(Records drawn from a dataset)
——

## build 11
Design MIPS, start of the top module:
module MIPS(clk, reset, imem_addr, imem_data, dmem_addr, dmem_wdata, dmem_we, dmem_rdata);
	input clk, reset;
	output [31:0] imem_addr;
	input [31:0] imem_data;
	output [31:0] dmem_addr, dmem_wdata;
	output dmem_we;
	input [31:0] dmem_rdata;
	wire [31:0] Instr;
	wire RegDst, ALUSrc, MemToReg, RegWr, MemWr, Branch, Jump, JR, ZeroExt, xRt, xRs, AccZero, AccBranch;
	wire [1:0] ALUCntrl;
	wire [4:0] Rs, Rt, Rd, WriteRegister;
	wire [31:0] WriteData;
	wire [31:0] ReadData1, ReadData2;
	wire [31:0] BussB;
	wire zero, overflow, CarryOut, negative;
	wire [15:0] Imm16;
	wire [31:0] Extended;
	wire [25:0] TargetInstr;
	wire [31:0] ForwardA, ForwardB;
	wire [31:0] p_Instr;
	wire [15:0] p_Imm16;
	wire p_AccBranch;
	wire ex_MemToReg, ex_RegWr, ex_MemWr;
	wire [1:0] ex_ALUCntrl;
	wire [4:0] ex_WriteRegister;
	wire [15:0] ex_Imm16;
	wire [31:0] ex_ReadData1, ex_ReadData2, ex_BussB;
	wire [31:0] ex_ALUOut;	
	wire mem_MemToReg, mem_RegWr, mem_MemWr;
	wire [4:0] mem_WriteRegister;
	wire [31:0] mem_ReadData2;
	wire [31:0] mem_ALUOut, mem_MemOut;
	wire wr_RegWr;
	wire [4:0] wr_WriteRegister;
	wire [31:0] wr_WriteData;
  ...
Settings: LEC_CHECK=0, ABC_AREA=1, CAP_MARGIN=20, CELL_PAD_IN_SITES_DETAIL_PLACEMENT=2, CELL_PAD_IN_SITES_GLOBAL_PLACEMENT=3, CORE_MARGIN=2, CORE_UTILIZATION=40, CTS_CLUSTER_DIAMETER=119, GPL_ROUTABILITY_DRIVEN=1, GPL_TIMING_DRIVEN=0, HOLD_SLACK_MARGIN=0.26, MAX_ROUTING_LAYER=met4, SETUP_SLACK_MARGIN=5.0, SLEW_MARGIN=0, TNS_END_PERCENT=15; clock period 23.6 ns.
run.sh (not shown) runs the stock make flow with config.mk's settings and CLKGATE_MAP_FILE=.
The layout from build 11, despite a flow that completed every stage, fails the layout checks, with the failing checks listed as capacitance limit, slew limit, setup timing.
Here is what was changed in the inputs of build 14 compared with build 11.
Settings: TNS_END_PERCENT: 15 -> unset; GPL_TIMING_DRIVEN: 0 -> unset; CELL_PAD_IN_SITES_GLOBAL_PLACEMENT: 3 -> unset; HOLD_SLACK_MARGIN: 0.26 -> unset; CELL_PAD_IN_SITES_DETAIL_PLACEMENT: 2 -> unset; SLEW_MARGIN: 0 -> 20; GPL_ROUTABILITY_DRIVEN: 1 -> unset; CTS_CLUSTER_DIAMETER: 119 -> unset; CORE_UTILIZATION: 40 -> 59; ABC_AREA: 1 -> unset; SETUP_SLACK_MARGIN: 5.0 -> unset; MAX_ROUTING_LAYER: met4 -> unset; the clock period (ns, I/O delays scaled along): 23.6 -> 13.2.
==> comparison <==
- Ran to the end and failed final checks on setup timing: build 14.
- Changes observed in build 14 relative to build 11: cell count of the worst hold path fell 1, via count fell about 36%, violation count after the first detailed-routing iteration fell 5272, share of power burned in registers rose 2.3 points.
- Compared with build 11, in build 14 post-route cell area -about 2.6%, number of rows in the core area -29.
- Build 14 vs build 11, number of cells traversed by the worst register-to-register path went down by 3.
- Re setup slack after placement: build 11 was higher than build 14.
- Delta(clock network power share, build 14 - build 11) < 0
- Build 14 and build 11 ended up with nearly the same area fraction in full adders, half adders and majority gates.
For build 55, these inputs were changed with respect to build 14:
Settings: a change of CORE_UTILIZATION from 59 to 40; a change of the clock period (ns, I/O delays scaled along) from 13.2 to 18.2.
==> comparison <==
- Of build 14 and build 55, build 55 shows the higher register-to-register slack, with build 14 below it.
- [build 55] total power fell about 30% relative to build 14
- Compared with build 14, build 55 shows a lower placed standard-cell area.
- Of build 14 and build 55, not a single run came through the flow clean.
- The flow completed for build 55, but it is not clean: the layout still shows setup timing.
- The flow for build 14 finished, though final verification flagged setup timing.
- Antenna diode count was lower in build 55 than in build 14.
- On tightest hold margin, build 14 and build 55 are neck and neck.
- When the final numbers for build 14 and build 55 were put side by side, the fraction of power consumed by combinational cells turned out to be greater in build 14.
- The part of the power in registers of build 55 exceeds that of build 14 by 1.8 points.
- Between build 14 and build 55, the tap cell count is higher for build 55.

——

Task objective
Word for word, write out the entries above again.

Result of the task
## build 11
Design MIPS, start of the top module:
module MIPS(clk, reset, imem_addr, imem_data, dmem_addr, dmem_wdata, dmem_we, dmem_rdata);
	input clk, reset;
	output [31:0] imem_addr;
	input [31:0] imem_data;
	output [31:0] dmem_addr, dmem_wdata;
	output dmem_we;
	input [31:0] dmem_rdata;
	wire [31:0] Instr;
	wire RegDst, ALUSrc, MemToReg, RegWr, MemWr, Branch, Jump, JR, ZeroExt, xRt, xRs, AccZero, AccBranch;
	wire [1:0] ALUCntrl;
	wire [4:0] Rs, Rt, Rd, WriteRegister;
	wire [31:0] WriteData;
	wire [31:0] ReadData1, ReadData2;
	wire [31:0] BussB;
	wire zero, overflow, CarryOut, negative;
	wire [15:0] Imm16;
	wire [31:0] Extended;
	wire [25:0] TargetInstr;
	wire [31:0] ForwardA, ForwardB;
	wire [31:0] p_Instr;
	wire [15:0] p_Imm16;
	wire p_AccBranch;
	wire ex_MemToReg, ex_RegWr, ex_MemWr;
	wire [1:0] ex_ALUCntrl;
	wire [4:0] ex_WriteRegister;
	wire [15:0] ex_Imm16;
	wire [31:0] ex_ReadData1, ex_ReadData2, ex_BussB;
	wire [31:0] ex_ALUOut;	
	wire mem_MemToReg, mem_RegWr, mem_MemWr;
	wire [4:0] mem_WriteRegister;
	wire [31:0] mem_ReadData2;
	wire [31:0] mem_ALUOut, mem_MemOut;
	wire wr_RegWr;
	wire [4:0] wr_WriteRegister;
	wire [31:0] wr_WriteData;
  ...
Settings: LEC_CHECK=0, ABC_AREA=1, CAP_MARGIN=20, CELL_PAD_IN_SITES_DETAIL_PLACEMENT=2, CELL_PAD_IN_SITES_GLOBAL_PLACEMENT=3, CORE_MARGIN=2, CORE_UTILIZATION=40, CTS_CLUSTER_DIAMETER=119, GPL_ROUTABILITY_DRIVEN=1, GPL_TIMING_DRIVEN=0, HOLD_SLACK_MARGIN=0.26, MAX_ROUTING_LAYER=met4, SETUP_SLACK_MARGIN=5.0, SLEW_MARGIN=0, TNS_END_PERCENT=15; clock period 23.6 ns.
run.sh (not shown) runs the stock make flow with config.mk's settings and CLKGATE_MAP_FILE=.
The layout from build 11, despite a flow that completed every stage, fails the layout checks, with the failing checks listed as capacitance limit, slew limit, setup timing.
Here is what was changed in the inputs of build 14 compared with build 11.
Settings: TNS_END_PERCENT: 15 -> unset; GPL_TIMING_DRIVEN: 0 -> unset; CELL_PAD_IN_SITES_GLOBAL_PLACEMENT: 3 -> unset; HOLD_SLACK_MARGIN: 0.26 -> unset; CELL_PAD_IN_SITES_DETAIL_PLACEMENT: 2 -> unset; SLEW_MARGIN: 0 -> 20; GPL_ROUTABILITY_DRIVEN: 1 -> unset; CTS_CLUSTER_DIAMETER: 119 -> unset; CORE_UTILIZATION: 40 -> 59; ABC_AREA: 1 -> unset; SETUP_SLACK_MARGIN: 5.0 -> unset; MAX_ROUTING_LAYER: met4 -> unset; the clock period (ns, I/O delays scaled along): 23.6 -> 13.2.
==> comparison <==
- Ran to the end and failed final checks on setup timing: build 14.
- Changes observed in build 14 relative to build 11: cell count of the worst hold path fell 1, via count fell about 36%, violation count after the first detailed-routing iteration fell 5272, share of power burned in registers rose 2.3 points.
- Compared with build 11, in build 14 post-route cell area -about 2.6%, number of rows in the core area -29.
- Build 14 vs build 11, number of cells traversed by the worst register-to-register path went down by 3.
- Re setup slack after placement: build 11 was higher than build 14.
- Delta(clock network power share, build 14 - build 11) < 0
- Build 14 and build 11 ended up with nearly the same area fraction in full adders, half adders and majority gates.
For build 55, these inputs were changed with respect to build 14:
Settings: a change of CORE_UTILIZATION from 59 to 40; a change of the clock period (ns, I/O delays scaled along) from 13.2 to 18.2.
==> comparison <==
- Of build 14 and build 55, build 55 shows the higher register-to-register slack, with build 14 below it.
- [build 55] total power fell about 30% relative to build 14
- Compared with build 14, build 55 shows a lower placed standard-cell area.
- Of build 14 and build 55, not a single run came through the flow clean.
- The flow completed for build 55, but it is not clean: the layout still shows setup timing.
- The flow for build 14 finished, though final verification flagged setup timing.
- Antenna diode count was lower in build 55 than in build 14.
- On tightest hold margin, build 14 and build 55 are neck and neck.
- When the final numbers for build 14 and build 55 were put side by side, the fraction of power consumed by combinational cells turned out to be greater in build 14.
- The part of the power in registers of build 55 exceeds that of build 14 by 1.8 points.
- Between build 14 and build 55, the tap cell count is higher for build 55.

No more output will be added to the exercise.